▶ _WHAT THE EXERCISE ASKS_
If a line in the data below contains the word "around", copy it out.

- - -

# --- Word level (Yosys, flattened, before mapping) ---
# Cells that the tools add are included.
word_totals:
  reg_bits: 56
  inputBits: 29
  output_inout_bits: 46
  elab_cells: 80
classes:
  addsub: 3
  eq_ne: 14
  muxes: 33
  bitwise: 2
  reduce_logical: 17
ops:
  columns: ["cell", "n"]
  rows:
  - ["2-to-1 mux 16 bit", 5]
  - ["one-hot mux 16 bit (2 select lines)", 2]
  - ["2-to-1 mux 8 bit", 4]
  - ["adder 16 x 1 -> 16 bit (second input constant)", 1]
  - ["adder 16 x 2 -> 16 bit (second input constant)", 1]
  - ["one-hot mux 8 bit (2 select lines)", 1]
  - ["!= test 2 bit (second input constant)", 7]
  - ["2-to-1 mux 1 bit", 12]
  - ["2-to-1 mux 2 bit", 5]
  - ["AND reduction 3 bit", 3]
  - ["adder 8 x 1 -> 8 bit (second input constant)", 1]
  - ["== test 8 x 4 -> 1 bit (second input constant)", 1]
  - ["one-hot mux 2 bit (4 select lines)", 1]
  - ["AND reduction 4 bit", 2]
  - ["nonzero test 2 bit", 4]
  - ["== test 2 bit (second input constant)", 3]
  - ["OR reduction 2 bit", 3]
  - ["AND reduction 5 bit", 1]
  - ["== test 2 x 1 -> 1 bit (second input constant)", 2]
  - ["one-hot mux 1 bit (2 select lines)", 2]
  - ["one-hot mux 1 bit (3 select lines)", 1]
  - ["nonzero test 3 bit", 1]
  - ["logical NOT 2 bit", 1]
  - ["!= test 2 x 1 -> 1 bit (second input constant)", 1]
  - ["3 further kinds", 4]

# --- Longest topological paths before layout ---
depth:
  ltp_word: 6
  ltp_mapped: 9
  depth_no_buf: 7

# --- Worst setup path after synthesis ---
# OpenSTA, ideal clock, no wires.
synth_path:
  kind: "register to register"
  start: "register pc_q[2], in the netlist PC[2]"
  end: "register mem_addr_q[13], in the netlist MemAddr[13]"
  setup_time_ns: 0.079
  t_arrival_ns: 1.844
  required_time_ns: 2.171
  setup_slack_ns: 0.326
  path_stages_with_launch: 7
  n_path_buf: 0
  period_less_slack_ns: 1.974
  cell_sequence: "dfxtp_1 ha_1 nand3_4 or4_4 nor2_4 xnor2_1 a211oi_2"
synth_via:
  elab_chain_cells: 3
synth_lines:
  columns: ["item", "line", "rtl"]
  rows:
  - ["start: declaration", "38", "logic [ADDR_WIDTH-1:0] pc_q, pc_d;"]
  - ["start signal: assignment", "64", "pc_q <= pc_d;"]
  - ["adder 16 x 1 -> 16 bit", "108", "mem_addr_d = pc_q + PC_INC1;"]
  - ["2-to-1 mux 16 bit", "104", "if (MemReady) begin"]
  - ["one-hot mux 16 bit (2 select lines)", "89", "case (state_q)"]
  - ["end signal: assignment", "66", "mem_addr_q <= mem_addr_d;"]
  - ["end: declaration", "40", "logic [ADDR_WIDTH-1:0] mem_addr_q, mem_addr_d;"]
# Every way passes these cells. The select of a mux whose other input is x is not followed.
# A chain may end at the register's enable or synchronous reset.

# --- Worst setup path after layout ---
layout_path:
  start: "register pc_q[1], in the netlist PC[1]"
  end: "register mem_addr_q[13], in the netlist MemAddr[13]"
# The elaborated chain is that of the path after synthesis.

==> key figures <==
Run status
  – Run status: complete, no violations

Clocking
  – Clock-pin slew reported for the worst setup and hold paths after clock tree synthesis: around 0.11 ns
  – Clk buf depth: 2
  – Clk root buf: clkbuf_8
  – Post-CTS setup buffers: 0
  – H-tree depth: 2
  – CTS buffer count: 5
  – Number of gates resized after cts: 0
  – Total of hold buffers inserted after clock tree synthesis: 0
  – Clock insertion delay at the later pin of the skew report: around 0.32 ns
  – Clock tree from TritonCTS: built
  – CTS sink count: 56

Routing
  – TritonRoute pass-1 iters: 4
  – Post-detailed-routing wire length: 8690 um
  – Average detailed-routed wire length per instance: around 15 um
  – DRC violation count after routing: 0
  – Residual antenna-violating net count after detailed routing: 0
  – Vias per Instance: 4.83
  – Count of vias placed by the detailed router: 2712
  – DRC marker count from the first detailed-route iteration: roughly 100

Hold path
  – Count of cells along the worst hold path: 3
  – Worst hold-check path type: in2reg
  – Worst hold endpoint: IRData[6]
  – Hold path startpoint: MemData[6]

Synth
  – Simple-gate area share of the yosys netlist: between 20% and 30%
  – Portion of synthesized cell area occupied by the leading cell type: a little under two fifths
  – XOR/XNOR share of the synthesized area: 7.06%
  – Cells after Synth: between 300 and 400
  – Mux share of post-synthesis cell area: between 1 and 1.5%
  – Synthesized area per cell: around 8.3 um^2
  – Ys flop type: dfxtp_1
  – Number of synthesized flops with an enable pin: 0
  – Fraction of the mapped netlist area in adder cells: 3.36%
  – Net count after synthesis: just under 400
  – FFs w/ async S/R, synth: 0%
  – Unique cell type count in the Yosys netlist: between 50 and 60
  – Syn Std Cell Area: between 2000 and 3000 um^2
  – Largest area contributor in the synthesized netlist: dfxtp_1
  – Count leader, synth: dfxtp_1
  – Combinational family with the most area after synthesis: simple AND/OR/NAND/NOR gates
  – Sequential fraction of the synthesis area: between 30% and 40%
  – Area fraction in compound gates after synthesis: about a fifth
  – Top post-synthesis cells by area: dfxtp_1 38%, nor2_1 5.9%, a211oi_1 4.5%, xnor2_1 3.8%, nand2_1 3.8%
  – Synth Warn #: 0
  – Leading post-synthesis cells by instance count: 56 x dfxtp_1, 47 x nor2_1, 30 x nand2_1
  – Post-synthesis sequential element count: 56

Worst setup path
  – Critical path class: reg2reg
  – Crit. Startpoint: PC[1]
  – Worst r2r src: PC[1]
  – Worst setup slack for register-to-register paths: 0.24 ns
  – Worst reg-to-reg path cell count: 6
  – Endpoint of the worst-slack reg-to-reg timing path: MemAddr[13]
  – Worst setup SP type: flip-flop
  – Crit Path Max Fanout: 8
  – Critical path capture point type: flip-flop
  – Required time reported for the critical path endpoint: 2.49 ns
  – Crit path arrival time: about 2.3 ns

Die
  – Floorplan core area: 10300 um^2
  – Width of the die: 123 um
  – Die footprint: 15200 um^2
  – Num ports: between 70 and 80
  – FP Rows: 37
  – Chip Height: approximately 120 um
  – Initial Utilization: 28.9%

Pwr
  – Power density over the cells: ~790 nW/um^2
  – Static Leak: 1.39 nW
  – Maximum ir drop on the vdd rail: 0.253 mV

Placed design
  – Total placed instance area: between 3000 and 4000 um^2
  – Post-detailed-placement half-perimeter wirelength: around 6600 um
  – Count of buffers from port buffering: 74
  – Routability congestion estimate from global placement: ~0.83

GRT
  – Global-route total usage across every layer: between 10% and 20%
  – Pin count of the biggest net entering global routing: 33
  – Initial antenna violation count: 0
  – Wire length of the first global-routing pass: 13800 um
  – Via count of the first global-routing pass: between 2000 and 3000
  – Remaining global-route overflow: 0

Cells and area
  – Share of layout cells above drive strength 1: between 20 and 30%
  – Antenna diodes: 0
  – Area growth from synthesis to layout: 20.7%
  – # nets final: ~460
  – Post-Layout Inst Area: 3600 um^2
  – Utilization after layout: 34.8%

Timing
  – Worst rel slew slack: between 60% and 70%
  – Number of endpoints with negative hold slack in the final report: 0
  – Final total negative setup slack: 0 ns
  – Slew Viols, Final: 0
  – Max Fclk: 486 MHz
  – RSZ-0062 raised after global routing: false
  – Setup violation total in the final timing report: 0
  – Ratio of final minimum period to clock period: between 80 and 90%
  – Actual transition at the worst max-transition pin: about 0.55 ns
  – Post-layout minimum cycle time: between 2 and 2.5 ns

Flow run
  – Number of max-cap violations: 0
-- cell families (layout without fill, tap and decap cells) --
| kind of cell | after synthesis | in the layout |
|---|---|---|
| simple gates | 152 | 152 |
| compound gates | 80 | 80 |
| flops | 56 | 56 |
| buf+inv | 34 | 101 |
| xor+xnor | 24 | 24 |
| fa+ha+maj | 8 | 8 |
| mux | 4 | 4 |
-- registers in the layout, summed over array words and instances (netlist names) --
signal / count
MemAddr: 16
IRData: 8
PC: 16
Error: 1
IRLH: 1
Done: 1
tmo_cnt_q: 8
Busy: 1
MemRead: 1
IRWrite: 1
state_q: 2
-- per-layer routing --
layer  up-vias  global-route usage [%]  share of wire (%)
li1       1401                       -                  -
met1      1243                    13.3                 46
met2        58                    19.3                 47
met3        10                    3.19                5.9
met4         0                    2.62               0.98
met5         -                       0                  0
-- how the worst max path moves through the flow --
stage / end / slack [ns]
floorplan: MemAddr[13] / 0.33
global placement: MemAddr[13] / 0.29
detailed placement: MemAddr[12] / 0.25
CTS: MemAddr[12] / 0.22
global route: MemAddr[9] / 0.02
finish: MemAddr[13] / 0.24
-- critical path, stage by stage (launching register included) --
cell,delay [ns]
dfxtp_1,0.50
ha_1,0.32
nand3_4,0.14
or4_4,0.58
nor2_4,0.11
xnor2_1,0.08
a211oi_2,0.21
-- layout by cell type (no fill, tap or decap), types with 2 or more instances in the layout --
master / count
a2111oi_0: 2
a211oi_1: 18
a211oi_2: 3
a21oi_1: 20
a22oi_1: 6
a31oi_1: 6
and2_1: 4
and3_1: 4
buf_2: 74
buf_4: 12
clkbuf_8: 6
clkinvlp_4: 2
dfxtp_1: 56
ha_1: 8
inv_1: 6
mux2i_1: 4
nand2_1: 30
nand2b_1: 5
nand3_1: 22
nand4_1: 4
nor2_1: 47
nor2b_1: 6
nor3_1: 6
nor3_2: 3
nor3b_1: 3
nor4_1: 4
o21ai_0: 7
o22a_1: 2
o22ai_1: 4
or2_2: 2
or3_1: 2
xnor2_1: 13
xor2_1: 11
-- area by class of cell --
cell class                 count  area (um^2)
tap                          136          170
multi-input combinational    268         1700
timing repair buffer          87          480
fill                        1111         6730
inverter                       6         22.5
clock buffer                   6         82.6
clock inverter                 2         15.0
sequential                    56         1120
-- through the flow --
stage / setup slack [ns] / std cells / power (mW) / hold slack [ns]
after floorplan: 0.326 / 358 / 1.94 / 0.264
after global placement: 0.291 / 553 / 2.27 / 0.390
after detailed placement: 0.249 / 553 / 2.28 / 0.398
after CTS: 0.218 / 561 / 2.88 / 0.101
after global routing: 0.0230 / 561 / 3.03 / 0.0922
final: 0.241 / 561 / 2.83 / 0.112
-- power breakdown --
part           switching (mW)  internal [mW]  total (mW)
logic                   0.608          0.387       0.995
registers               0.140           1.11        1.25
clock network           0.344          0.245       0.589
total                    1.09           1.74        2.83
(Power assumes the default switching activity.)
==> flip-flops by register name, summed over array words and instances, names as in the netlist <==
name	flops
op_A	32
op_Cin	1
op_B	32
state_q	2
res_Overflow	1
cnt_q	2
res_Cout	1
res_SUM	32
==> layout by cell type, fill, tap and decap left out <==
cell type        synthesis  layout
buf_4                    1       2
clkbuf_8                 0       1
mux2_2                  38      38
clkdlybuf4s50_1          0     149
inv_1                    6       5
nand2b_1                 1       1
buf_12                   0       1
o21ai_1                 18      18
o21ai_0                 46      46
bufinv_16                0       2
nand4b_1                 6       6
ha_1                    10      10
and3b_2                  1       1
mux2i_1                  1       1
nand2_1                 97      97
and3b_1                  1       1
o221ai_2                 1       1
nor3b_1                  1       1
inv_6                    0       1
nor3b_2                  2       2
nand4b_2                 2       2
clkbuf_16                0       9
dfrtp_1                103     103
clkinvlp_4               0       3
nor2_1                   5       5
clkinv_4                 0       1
## src/rtl/reg_status_pkg.sv

```systemverilog
// Shared widths and types for the register file / register-status table.
package reg_status_pkg;

  localparam int NUM_REGS   = 32;
  localparam int REG_ADDR_W = 5;
  localparam int TAG_W      = 5;
  localparam int DATA_W     = 32;

  typedef logic [TAG_W-1:0]      tag_t;
  typedef logic [DATA_W-1:0]     data_t;
  typedef logic [REG_ADDR_W-1:0] reg_idx_t;

  // Tag 0 is never assigned to a reservation station; it marks a ready value.
  localparam tag_t NO_TAG = '0;

endpackage

```

## src/rtl/reg_status_read_port.sv

```systemverilog
// Single-source operand lookup: selects one register's value and tag, and
// optionally substitutes the result currently on the CDB when that register
// is waiting for it.
import reg_status_pkg::*;

module reg_status_read_port #(
  parameter bit FWD_EN = 1'b0
) (
  input  data_t    val_arr [NUM_REGS],
  input  tag_t     tag_arr [NUM_REGS],
  input  reg_idx_t rd_idx,
  input  logic     cdb_bcast,
  input  tag_t     cdb_tag,
  input  data_t    cdb_val,
  output data_t    rd_val,
  output tag_t     rd_tag
);

  data_t cur_val;
  tag_t  cur_tag;
  logic  fwd_hit;

  // Look up the register and apply the CDB bypass when the register is waiting on it.
  always_comb begin
    cur_val = val_arr[rd_idx];
    cur_tag = tag_arr[rd_idx];
    fwd_hit = FWD_EN && cdb_bcast && (cur_tag != NO_TAG) && (cur_tag == cdb_tag);
    rd_val  = cur_val;
    rd_tag  = cur_tag;
    if (fwd_hit) begin
      rd_val = cdb_val;
      rd_tag = NO_TAG;
    end
  end

endmodule

```

## src/rtl/reg_status_file.sv

```systemverilog
// Tomasulo architectural register file with per-register producer tags (Qi).
// Optional build macro REG_STATUS_CDB_FORWARD_EN: a read in the same cycle as
// a matching CDB broadcast returns the broadcast value with tag 0. Without it
// the read returns the pre-broadcast state and the consumer snoops the CDB.
import reg_status_pkg::*;

module reg_status_file (
  input  logic                  clk,
  input  logic                  rst_n,
  input  logic                  in_read_en,
  input  logic [REG_ADDR_W-1:0] in_reg_1,
  input  logic [REG_ADDR_W-1:0] in_reg_2,
  input  logic                  in_bank_enable,
  input  logic [REG_ADDR_W-1:0] in_bank_reg,
  input  logic [TAG_W-1:0]      in_bank_tag,
  input  logic                  in_CDB_broadcast,
  input  logic [TAG_W-1:0]      in_CDB_tag,
  input  logic [DATA_W-1:0]     in_CDB_val,
  output logic                  out_enable,
  output logic [DATA_W-1:0]     out_val_1,
  output logic [DATA_W-1:0]     out_val_2,
  output logic [TAG_W-1:0]      out_tag_1,
  output logic [TAG_W-1:0]      out_tag_2
);

`ifdef REG_STATUS_CDB_FORWARD_EN
  localparam bit FWD_EN = 1'b1;
`else
  localparam bit FWD_EN = 1'b0;
`endif

  data_t val_q [NUM_REGS];
  tag_t  tag_q [NUM_REGS];

  data_t rd_val_1, rd_val_2;
  tag_t  rd_tag_1, rd_tag_2;

  logic cdb_live;
  assign cdb_live = in_CDB_broadcast && (in_CDB_tag != NO_TAG);

  // Register state: CDB clears matching tags, then a rename of the same
  // register overrides the cleared tag while the CDB value is still kept.
  // Entry 0 is held at zero so it always reads as a ready zero.
  always_ff @(posedge clk or negedge rst_n) begin
    if (!rst_n) begin
      for (int i = 0; i < NUM_REGS; i++) begin
        val_q[i] <= '0;
        tag_q[i] <= NO_TAG;
      end
    end else begin
      val_q[0] <= '0;
      tag_q[0] <= NO_TAG;
      for (int i = 1; i < NUM_REGS; i++) begin
        if (cdb_live && (tag_q[i] == in_CDB_tag)) begin
          val_q[i] <= in_CDB_val;
          tag_q[i] <= NO_TAG;
        end
        if (in_bank_enable && (in_bank_reg == reg_idx_t'(i))) begin
          tag_q[i] <= in_bank_tag;
        end
      end
    end
  end

  reg_status_read_port #(.FWD_EN(FWD_EN)) u_read_port_1 (
    .val_arr   (val_q),
    .tag_arr   (tag_q),
    .rd_idx    (in_reg_1),
    .cdb_bcast (in_CDB_broadcast),
    .cdb_tag   (in_CDB_tag),
    .cdb_val   (in_CDB_val),
    .rd_val    (rd_val_1),
    .rd_tag    (rd_tag_1)
  );

  reg_status_read_port #(.FWD_EN(FWD_EN)) u_read_port_2 (
    .val_arr   (val_q),
    .tag_arr   (tag_q),
    .rd_idx    (in_reg_2),
    .cdb_bcast (in_CDB_broadcast),
    .cdb_tag   (in_CDB_tag),
    .cdb_val   (in_CDB_val),
    .rd_val    (rd_val_2),
    .rd_tag    (rd_tag_2)
  );

  // Capture read results from pre-edge state; hold them when no read is requested.
  always_ff @(posedge clk or negedge rst_n) begin
    if (!rst_n) begin
      out_enable <= 1'b0;
      out_val_1  <= '0;
      out_val_2  <= '0;
      out_tag_1  <= NO_TAG;
      out_tag_2  <= NO_TAG;
    end else begin
      out_enable <= in_read_en;
      if (in_read_en) begin
        out_val_1 <= rd_val_1;
        out_val_2 <= rd_val_2;
        out_tag_1 <= rd_tag_1;
        out_tag_2 <= rd_tag_2;
      end
    end
  end

endmodule

```
<file path="config.mk">
export PLATFORM = sky130hd
export DESIGN_NAME = axi_wr_traffic_gen
export DESIGN_NICKNAME = d
export VERILOG_FILES = /design/src/rtl/axi_wr_traffic_gen.sv
export SDC_FILE = /design/constraint.sdc
export NUM_CORES = 1
export LEC_CHECK = 0
export BUFFER_PORTS_ARGS = -buffer_cell sky130_fd_sc_hd__buf_2
export CORE_MARGIN = 5
export CORE_UTILIZATION = 40
export CTS_CLUSTER_SIZE = 40
export DETAILED_ROUTE_END_ITERATION = 12
export PLACE_DENSITY = 0.65
export SYNTH_ARGS = -nofsm -noshare
export SYNTH_HDL_FRONTEND = slang
export SYNTH_SLANG_ARGS = --single-unit
</file>
<file path="constraint.sdc">
create_clock -name clk -period 4.37 [get_ports clk]
set_input_delay 0.2185 -clock clk [delete_from_list [all_inputs] [get_ports clk]]
set_output_delay 0.2185 -clock clk [all_outputs]
set_load 0.1 [all_outputs]
</file>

- - -

▶ _ANSWER TO THIS TASK_
  – Clock-pin slew reported for the worst setup and hold paths after clock tree synthesis: around 0.11 ns
  – Clock insertion delay at the later pin of the skew report: around 0.32 ns
  – Average detailed-routed wire length per instance: around 15 um
  – Synthesized area per cell: around 8.3 um^2
  – Post-detailed-placement half-perimeter wirelength: around 6600 um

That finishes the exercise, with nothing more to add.